# What the task asks
Return only those lines of the listing that hold the word "address".

============================================================

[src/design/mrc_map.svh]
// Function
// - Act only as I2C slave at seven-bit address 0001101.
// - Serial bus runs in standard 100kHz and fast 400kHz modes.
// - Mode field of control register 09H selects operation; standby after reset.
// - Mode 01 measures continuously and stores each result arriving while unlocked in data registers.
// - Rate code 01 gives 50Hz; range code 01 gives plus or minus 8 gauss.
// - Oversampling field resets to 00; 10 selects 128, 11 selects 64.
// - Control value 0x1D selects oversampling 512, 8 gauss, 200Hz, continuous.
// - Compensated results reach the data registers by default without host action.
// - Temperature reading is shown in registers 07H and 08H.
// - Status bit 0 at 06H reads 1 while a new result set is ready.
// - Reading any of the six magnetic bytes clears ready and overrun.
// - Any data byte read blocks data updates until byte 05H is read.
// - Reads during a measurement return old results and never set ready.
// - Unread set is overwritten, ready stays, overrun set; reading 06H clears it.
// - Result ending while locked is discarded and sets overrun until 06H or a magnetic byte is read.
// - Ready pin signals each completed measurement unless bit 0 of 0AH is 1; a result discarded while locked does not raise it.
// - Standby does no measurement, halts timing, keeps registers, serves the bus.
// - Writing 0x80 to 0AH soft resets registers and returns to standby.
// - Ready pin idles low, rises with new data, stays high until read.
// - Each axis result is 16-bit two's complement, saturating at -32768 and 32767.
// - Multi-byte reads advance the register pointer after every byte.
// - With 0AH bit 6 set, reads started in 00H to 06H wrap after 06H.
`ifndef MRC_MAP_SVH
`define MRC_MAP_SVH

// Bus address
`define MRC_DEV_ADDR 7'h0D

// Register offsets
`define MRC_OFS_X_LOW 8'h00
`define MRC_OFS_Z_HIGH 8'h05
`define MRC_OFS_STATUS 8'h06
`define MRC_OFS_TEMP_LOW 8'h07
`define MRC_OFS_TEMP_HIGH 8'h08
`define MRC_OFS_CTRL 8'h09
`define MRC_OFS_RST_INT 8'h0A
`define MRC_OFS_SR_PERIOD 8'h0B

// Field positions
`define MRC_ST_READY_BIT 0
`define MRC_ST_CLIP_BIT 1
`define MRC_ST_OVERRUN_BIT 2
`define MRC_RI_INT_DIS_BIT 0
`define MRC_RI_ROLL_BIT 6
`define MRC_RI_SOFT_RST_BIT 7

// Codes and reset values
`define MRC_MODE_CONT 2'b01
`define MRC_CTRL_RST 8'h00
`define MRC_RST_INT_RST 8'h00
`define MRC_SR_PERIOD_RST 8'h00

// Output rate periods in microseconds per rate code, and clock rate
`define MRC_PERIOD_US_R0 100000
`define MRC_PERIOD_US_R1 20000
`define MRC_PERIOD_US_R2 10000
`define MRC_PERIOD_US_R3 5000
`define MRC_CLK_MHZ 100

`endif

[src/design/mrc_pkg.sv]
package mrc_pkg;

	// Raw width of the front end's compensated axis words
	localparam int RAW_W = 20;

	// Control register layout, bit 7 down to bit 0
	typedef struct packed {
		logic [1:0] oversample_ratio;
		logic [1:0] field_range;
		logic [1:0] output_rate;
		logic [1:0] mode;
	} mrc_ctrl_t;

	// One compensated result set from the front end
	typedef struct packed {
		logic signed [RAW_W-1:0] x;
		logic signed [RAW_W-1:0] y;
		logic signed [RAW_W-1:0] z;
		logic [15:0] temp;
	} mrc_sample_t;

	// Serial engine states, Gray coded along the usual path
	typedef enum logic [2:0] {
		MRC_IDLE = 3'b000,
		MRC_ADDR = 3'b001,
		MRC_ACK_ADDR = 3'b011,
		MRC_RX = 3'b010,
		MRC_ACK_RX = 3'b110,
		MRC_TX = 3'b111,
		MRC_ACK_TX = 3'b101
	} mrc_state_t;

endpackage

============================================================

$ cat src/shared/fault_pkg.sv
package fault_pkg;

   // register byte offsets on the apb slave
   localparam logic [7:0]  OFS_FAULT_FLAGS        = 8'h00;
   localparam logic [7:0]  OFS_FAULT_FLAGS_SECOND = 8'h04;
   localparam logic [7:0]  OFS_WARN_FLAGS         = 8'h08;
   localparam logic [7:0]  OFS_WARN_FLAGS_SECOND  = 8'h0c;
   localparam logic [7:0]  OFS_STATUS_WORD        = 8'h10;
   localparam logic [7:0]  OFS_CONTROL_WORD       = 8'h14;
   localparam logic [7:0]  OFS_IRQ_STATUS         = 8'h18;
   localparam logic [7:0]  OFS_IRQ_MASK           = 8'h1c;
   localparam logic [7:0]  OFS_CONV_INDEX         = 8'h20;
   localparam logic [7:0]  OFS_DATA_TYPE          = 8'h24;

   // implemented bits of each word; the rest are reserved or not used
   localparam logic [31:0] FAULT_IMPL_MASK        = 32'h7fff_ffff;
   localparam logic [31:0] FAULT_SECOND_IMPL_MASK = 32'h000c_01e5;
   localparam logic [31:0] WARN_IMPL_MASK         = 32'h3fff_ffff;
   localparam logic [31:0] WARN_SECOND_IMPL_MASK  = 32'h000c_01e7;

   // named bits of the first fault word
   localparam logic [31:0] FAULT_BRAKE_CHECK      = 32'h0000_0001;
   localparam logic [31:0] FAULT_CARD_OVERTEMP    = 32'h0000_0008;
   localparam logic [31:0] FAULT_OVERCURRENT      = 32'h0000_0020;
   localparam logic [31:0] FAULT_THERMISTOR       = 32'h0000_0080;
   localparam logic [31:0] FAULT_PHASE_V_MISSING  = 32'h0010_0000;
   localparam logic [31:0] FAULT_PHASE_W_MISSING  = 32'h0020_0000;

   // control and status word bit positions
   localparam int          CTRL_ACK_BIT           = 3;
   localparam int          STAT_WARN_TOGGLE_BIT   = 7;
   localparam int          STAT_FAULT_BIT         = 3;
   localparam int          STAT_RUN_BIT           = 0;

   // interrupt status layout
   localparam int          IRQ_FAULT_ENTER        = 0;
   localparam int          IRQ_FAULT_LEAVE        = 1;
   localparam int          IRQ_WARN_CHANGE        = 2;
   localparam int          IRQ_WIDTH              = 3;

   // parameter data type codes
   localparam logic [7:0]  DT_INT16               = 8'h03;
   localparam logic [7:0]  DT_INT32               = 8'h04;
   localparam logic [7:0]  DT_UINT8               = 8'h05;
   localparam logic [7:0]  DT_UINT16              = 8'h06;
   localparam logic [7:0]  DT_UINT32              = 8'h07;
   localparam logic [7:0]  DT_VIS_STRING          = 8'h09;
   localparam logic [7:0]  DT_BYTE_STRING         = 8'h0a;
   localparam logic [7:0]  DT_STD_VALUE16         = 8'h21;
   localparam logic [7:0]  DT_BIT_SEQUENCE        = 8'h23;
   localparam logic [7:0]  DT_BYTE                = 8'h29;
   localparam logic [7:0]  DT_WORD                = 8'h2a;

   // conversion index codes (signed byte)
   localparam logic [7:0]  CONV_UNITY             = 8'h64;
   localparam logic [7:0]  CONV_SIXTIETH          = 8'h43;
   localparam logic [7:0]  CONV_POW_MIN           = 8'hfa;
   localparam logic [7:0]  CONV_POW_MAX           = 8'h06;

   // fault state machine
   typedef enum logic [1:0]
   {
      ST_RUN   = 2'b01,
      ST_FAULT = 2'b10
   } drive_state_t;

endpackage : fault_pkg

============================================================

# Written solution
// - Act only as I2C slave at seven-bit address 0001101.
// Bus address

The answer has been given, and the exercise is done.